Los últimos años del exnarcotraficante han estado marcados por la fe y el deseo de ser visto como un hombre transformado: “Ese Carlos Lehder ya no existe. Ahora soy un hombre retirado, padre y abuelo.”
Su renovada religiosidad se combina con el deseo de eliminar cualquier sombra de antisemitismo.
“Tengo un gran respeto por los judíos. He tenido grandes amigos y socios judíos. Mi abogado en mi juicio era judío”, insiste debido a un pasado que todavía lo persigue.
Gracias a su colaboración con el gobierno de Estados Unidos durante el proceso contra el dictador panameño Manuel Noriega, la sentencia de Lehder se redujo a la mitad.
Sobre este tema, él opina que la captura de Noriega en 1989 fue una “bendición” para Panamá, dado que, según él, el país estaba en bancarrota y sumido en la pobreza, y tras su caída, “hoy parece un mini-Miami… ahora es uno de los países más exitosos de Latinoamérica.”
El costo personal de su caída es un tema recurrente en sus intervenciones públicas.
Desde su extradición en 1987, mientras otros barones de la droga figuraban en la lista de multimillonarios de Forbes, él afirma que lo perdió todo tras la acción judicial: “El gobierno me quitó todo, confiscó todo y lo seguirá haciendo. Fui uno de los hombres más pobres del mundo porque durante 33 años lo único que tuve fue un reloj chino de $20.”
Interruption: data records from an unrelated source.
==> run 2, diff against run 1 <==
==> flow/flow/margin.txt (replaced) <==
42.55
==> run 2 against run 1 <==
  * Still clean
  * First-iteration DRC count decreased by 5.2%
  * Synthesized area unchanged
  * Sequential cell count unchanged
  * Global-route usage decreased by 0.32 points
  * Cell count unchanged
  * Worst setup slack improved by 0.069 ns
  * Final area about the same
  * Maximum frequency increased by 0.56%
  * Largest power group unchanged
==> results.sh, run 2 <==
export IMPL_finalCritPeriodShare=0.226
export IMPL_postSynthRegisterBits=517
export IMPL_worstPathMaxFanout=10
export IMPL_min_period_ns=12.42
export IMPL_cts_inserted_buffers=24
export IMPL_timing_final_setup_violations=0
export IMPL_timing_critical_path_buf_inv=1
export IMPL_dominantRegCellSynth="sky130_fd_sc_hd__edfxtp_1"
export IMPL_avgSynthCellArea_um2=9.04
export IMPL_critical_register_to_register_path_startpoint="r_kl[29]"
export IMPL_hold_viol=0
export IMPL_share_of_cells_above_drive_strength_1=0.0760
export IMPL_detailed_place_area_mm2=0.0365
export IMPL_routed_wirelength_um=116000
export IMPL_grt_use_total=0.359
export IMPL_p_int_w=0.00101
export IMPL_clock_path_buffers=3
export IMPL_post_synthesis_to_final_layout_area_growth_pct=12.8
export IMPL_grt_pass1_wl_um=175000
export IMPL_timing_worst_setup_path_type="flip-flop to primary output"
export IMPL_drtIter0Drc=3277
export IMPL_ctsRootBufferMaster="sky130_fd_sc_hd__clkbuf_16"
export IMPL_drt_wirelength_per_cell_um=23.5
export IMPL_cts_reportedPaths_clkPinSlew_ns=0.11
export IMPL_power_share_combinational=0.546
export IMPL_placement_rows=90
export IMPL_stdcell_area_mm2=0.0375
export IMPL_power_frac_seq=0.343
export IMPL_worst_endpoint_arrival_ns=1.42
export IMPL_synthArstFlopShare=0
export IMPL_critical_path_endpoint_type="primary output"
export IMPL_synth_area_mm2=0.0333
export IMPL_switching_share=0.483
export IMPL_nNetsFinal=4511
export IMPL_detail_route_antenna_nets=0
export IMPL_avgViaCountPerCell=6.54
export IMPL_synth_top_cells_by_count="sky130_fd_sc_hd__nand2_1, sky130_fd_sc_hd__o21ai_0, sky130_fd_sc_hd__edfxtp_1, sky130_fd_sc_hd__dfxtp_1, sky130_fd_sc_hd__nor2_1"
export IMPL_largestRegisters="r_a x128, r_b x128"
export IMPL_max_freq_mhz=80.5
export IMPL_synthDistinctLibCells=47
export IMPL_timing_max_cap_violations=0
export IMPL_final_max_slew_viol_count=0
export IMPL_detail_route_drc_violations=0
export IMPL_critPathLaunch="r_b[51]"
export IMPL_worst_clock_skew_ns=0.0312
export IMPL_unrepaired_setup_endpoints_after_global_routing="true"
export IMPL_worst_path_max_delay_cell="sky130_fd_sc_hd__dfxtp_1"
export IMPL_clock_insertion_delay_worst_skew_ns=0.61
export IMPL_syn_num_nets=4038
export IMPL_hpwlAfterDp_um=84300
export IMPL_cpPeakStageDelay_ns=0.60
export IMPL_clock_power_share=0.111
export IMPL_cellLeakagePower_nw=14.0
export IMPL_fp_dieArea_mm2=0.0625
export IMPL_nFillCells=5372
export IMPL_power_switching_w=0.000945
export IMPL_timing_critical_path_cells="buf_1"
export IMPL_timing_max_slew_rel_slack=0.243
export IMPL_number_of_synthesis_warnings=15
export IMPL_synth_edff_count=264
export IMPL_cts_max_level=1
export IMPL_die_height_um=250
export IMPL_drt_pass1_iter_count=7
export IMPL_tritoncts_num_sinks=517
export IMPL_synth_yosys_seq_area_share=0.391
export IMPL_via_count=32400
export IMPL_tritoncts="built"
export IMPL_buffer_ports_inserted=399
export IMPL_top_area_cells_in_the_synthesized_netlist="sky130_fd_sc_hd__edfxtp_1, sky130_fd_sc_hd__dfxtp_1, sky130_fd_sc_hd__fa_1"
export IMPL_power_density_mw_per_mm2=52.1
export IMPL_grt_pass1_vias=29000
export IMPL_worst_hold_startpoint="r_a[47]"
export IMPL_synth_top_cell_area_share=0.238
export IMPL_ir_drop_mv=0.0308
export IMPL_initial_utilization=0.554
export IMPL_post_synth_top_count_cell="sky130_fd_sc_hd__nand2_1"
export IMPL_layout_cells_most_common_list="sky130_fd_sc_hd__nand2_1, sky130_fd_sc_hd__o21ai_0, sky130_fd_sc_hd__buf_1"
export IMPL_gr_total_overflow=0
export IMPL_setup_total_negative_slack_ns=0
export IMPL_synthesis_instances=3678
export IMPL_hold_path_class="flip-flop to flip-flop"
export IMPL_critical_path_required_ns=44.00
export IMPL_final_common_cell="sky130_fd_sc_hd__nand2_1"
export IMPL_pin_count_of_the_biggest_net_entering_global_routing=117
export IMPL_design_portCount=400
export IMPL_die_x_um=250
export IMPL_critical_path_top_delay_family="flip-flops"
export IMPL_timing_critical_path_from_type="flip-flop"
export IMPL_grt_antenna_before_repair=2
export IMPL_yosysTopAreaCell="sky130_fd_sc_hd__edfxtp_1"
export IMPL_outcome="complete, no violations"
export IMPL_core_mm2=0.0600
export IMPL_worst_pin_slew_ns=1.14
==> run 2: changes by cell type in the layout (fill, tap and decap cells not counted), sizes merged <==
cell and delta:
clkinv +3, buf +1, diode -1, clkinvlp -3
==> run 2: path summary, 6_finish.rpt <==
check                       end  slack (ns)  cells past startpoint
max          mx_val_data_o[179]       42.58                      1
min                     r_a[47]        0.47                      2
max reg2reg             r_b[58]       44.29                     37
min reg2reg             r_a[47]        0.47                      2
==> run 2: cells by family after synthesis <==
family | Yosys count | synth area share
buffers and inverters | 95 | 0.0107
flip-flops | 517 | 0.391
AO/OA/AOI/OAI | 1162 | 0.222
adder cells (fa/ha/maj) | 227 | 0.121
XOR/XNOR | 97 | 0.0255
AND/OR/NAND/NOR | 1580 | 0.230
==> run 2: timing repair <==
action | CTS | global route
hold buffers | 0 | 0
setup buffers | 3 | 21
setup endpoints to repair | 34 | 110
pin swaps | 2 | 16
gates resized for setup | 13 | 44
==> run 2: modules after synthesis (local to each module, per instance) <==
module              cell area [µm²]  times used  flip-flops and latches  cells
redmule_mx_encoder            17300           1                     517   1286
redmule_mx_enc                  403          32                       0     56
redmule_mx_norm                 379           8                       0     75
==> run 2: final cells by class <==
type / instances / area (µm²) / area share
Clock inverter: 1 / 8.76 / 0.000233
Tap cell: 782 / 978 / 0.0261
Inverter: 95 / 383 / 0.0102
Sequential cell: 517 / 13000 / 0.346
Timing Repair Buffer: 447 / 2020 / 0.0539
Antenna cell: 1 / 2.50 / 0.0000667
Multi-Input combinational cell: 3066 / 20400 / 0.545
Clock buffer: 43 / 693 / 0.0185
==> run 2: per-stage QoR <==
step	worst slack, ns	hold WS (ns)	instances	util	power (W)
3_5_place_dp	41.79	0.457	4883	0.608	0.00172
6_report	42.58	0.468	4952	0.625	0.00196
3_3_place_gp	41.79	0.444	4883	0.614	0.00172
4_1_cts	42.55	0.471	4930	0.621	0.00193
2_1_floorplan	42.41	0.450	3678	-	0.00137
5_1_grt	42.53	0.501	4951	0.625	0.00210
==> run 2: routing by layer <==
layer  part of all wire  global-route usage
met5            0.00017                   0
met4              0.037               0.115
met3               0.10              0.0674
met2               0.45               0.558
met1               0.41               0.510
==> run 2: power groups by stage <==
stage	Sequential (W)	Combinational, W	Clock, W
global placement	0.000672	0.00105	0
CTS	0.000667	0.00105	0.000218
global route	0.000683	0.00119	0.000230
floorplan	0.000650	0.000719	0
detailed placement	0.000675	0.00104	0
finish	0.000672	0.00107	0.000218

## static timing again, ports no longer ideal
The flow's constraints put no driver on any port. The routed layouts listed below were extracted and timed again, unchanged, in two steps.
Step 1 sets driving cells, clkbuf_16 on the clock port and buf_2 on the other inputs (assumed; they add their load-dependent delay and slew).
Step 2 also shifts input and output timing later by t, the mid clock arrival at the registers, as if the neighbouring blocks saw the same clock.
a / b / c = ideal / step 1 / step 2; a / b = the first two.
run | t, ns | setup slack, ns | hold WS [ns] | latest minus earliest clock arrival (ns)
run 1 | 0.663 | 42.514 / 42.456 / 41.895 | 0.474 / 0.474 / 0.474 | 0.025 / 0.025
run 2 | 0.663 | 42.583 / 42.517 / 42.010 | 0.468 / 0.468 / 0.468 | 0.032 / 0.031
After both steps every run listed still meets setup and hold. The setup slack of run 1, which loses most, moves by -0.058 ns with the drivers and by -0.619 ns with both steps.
Este renovado discurso de Lehder se produce en medio de una tensa relación diplomática con Estados Unidos (bajo el presidente Donald Trump), que ha intensificado sanciones y bloqueos contra gobiernos y países señalados como rutas de la droga, pero Lehder rechaza cualquier política de “guerra” frontal: “No se necesitan guerras para combatir el narcotráfico.”
Hoy, mientras reconstruye su vida lejos de los lujos y la notoriedad de los años ochenta, Carlos Lehder sostiene que solo la verdad, la memoria directa y la educación pública ofrecen una vía para entender a fondo la complejidad y las consecuencias del narcotráfico global.